Considering whether the process you want to study is characterized by change or not requires you to think about the temporal lens of your study. For instance, it depends on the time span of your study: When you observe a process for a long period, it is likely that there will be some changes in the parameters that govern the process. But change may also become visible when you zoom in rather than out: When you increase the granularity of your temporal lens, you may start to see change where there seemed to be no change before. Hence, to answer this first question of the Model Navigator, you have to theorize about the temporal design and its consequences.

If you indicate that the process you are interested in involves no change, the Model Navigator will restrict the selection of models to models that are stationary and have time-invariant parameters.
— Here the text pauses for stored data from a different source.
`config.mk`:
```
export PLATFORM = sky130hd
export DESIGN_NAME = tsr4_reg
export DESIGN_NICKNAME = d
export VERILOG_FILES = /design/src/core/tsr4_pkg.sv /design/src/core/tsr4_bit.sv /design/src/core/tsr4_reg.sv
export SDC_FILE = /design/constraint.sdc
export NUM_CORES = 1
export LEC_CHECK = 0
export BUFFER_PORTS_ARGS = -buffer_cell sky130_fd_sc_hd__buf_4
export CAP_MARGIN = 20
export CORE_MARGIN = 2
export CORE_UTILIZATION = 35
export DETAILED_ROUTE_END_ITERATION = 8
export GPL_TIMING_DRIVEN = 1
export PLACE_DENSITY = 0.8
export SYNTH_ARGS = -nofsm -noshare
export SYNTH_HDL_FRONTEND = slang
export SYNTH_SLANG_ARGS = --single-unit
```
`constraint.sdc`:
```
create_clock -name core_clk -period 1.1 [get_ports core_clk]
set_clock_uncertainty 0.2 [all_clocks]
set_input_delay 0.11 -clock core_clk [delete_from_list [all_inputs] [get_ports core_clk]]
set_output_delay 0.11 -clock core_clk [all_outputs]
set_load 0.02 [all_outputs]
```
If, instead, you indicate in the Model Navigator that the process you are interested in is characterized by change, there are two follow-up questions that you will have to consider.

3.2 Questions 2: Is change sudden or smooth?
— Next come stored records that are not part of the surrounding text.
$ cat config.mk
export PLATFORM = sky130hd
export DESIGN_NAME = dma_channel_event_pointers
export DESIGN_NICKNAME = d
export VERILOG_FILES = /design/src/include/dma_event_pkg.sv /design/src/rtl/dma_channel_event_pointers.sv
export SDC_FILE = /design/constraint.sdc
export NUM_CORES = 1
export LEC_CHECK = 0
export ABC_AREA = 1
export BUFFER_PORTS_ARGS = -buffer_cell sky130_fd_sc_hd__buf_2
export CORE_UTILIZATION = 60
export DETAILED_ROUTE_END_ITERATION = 10
export GPL_ROUTABILITY_DRIVEN = 0
export PLACE_DENSITY_LB_ADDON = 0.2
export SETUP_SLACK_MARGIN = 0.2
export SLEW_MARGIN = 20
export SYNTH_ARGS = -nofsm -noshare
export SYNTH_HDL_FRONTEND = slang
export SYNTH_SLANG_ARGS = --single-unit
$ cat constraint.sdc
create_clock -name clk_in -period 4.91 [get_ports clk_in]
set_input_delay 0.982 -clock clk_in [delete_from_list [all_inputs] [get_ports clk_in]]
set_output_delay 0.982 -clock clk_in [all_outputs]
set_load 0.02 [all_outputs]
$ cat src/include/dma_event_pkg.sv
package dma_event_pkg;

    // register bus geometry
    localparam int          ADDR_W               = 8;
    localparam int          DATA_W               = 32;
    localparam int          PTR_W                = 16;

    // register offsets (byte addresses)
    localparam logic [7:0]  EVENT_CONTROL_OFS    = 8'h00;
    localparam logic [7:0]  SOURCE_PROGRESS_OFS  = 8'h04;
    localparam logic [7:0]  DEST_PROGRESS_OFS    = 8'h08;
    localparam logic [7:0]  SOURCE_SIZE_OFS      = 8'h0c;
    localparam logic [7:0]  DEST_SIZE_OFS        = 8'h10;
    localparam logic [7:0]  CELL_SIZE_OFS        = 8'h14;
    localparam logic [7:0]  CHANNEL_CONFIG_OFS   = 8'h18;

    // event control field positions
    localparam int          ENABLE_LSB           = 16;
    localparam int          FLAG_LSB             = 0;
    localparam int          SRC_DONE_BIT         = 7;
    localparam int          SRC_HALF_BIT         = 6;
    localparam int          DST_DONE_BIT         = 5;
    localparam int          DST_HALF_BIT         = 4;
    localparam int          BLOCK_DONE_BIT       = 3;
    localparam int          CELL_DONE_BIT        = 2;
    localparam int          ABORT_BIT            = 1;
    localparam int          ADDR_ERROR_BIT       = 0;

    // channel config field positions
    localparam int          CFG_ENABLE_BIT       = 0;
    localparam int          CFG_PATTERN_BIT      = 1;
    localparam int          CFG_ABORT_EN_BIT     = 2;
    localparam int          CFG_IRQ_LSB          = 8;

    // reset values
    localparam logic [7:0]  FLAGS_RST            = 8'h00;
    localparam logic [7:0]  ENABLES_RST          = 8'h00;
    localparam logic [15:0] PTR_RST              = 16'h0000;
    localparam logic [15:0] SIZE_RST             = 16'h0000;
    localparam logic [7:0]  IRQ_NUM_RST          = 8'h00;
    localparam logic [31:0] RDATA_RST            = 32'h0000_0000;

    // one cycle of events from the data movement engine
    typedef struct packed {
        logic       byte_moved;
        logic       pattern_match;
        logic       addr_error;
        logic       irq_seen;
        logic [7:0] irq_number;
    } engine_event_t;

    // register port request
    typedef struct packed {
        logic [7:0]  addr;
        logic [31:0] wdata;
        logic        wr;
        logic        rd;
    } reg_req_t;

endpackage : dma_event_pkg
When the process you are interested in is characterized by change, the next aspect to consider is whether this change is happening suddenly at a certain point in time, or whether it is occurring more smoothly over a longer period. Sometimes, it is quite easy to see that a model is characterized by sudden change. For instance, when you plot the observations over time, you may see a sudden change in the level or the slope of the underlying trajectory. At other times, it may be more difficult to see, especially when the change concerns the variability or the dynamics of the process. Other plots may be helpful in these situations.
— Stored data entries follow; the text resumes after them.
## config.mk

```make
export PLATFORM = sky130hd
export DESIGN_NAME = sarc_top
export DESIGN_NICKNAME = d
export VERILOG_FILES = /design/src/rtl/sarc_pkg.sv /design/src/rtl/sarc_sync.sv /design/src/rtl/sarc_sar.sv /design/src/rtl/sarc_top.sv
export VERILOG_INCLUDE_DIRS = /design/src /design/src/rtl
export SDC_FILE = /design/constraint.sdc
export NUM_CORES = 1
export LEC_CHECK = 0
export BUFFER_PORTS_ARGS = -buffer_cell sky130_fd_sc_hd__buf_2
export CAP_MARGIN = 5
export CORE_MARGIN = 4
export CORE_UTILIZATION = 30
export CTS_CLUSTER_SIZE = 12
export DETAILED_ROUTE_END_ITERATION = 8
export GPL_ROUTABILITY_DRIVEN = 1
export GPL_TIMING_DRIVEN = 0
export PLACE_DENSITY_LB_ADDON = 0.1
export SLEW_MARGIN = 20
export SYNTH_ARGS = -nofsm -noshare
export SYNTH_HDL_FRONTEND = slang
export SYNTH_SLANG_ARGS = --single-unit
export TNS_END_PERCENT = 30
```

## constraint.sdc

```tcl
create_clock -name clk -period 6.8 [get_ports clk]
set_clock_uncertainty 0.15 [all_clocks]
set_input_delay 0 -clock clk [delete_from_list [all_inputs] [get_ports clk]]
set_output_delay 0 -clock clk [all_outputs]
set_load 0.005 [all_outputs]
```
But it is also important to realize that there are models in which the parameters change suddenly, but this change manifests as relatively smooth change in the observed process. This is especially common when the model contains autoregression. For instance, when there is a sudden change in the intercept of an AR(1) model, this will change the long-run equilibrium value of the process, but it tends to take some time to transition from the old equilibrium to reach the new one.

This phenomenon is discussed in more detail in the article about the autoregressive model and regime switching. Examples of models in which the underlying sudden change shows up as smooth transitions in the observed series are presented in the articles about the autoregressive moving-average model with exogenous inputs, known as the ARMAX model, the MS-AR model, the TAR model, and the interrupted time series model.

Whether changes show up as sudden or smooth may also depend on the temporal lens you adopt in your study. Changes may seem sudden when you have observations that are not very frequent or dense. But if you increase the granularity of the study, you obtain more detail about the transition from one equilibrium to another.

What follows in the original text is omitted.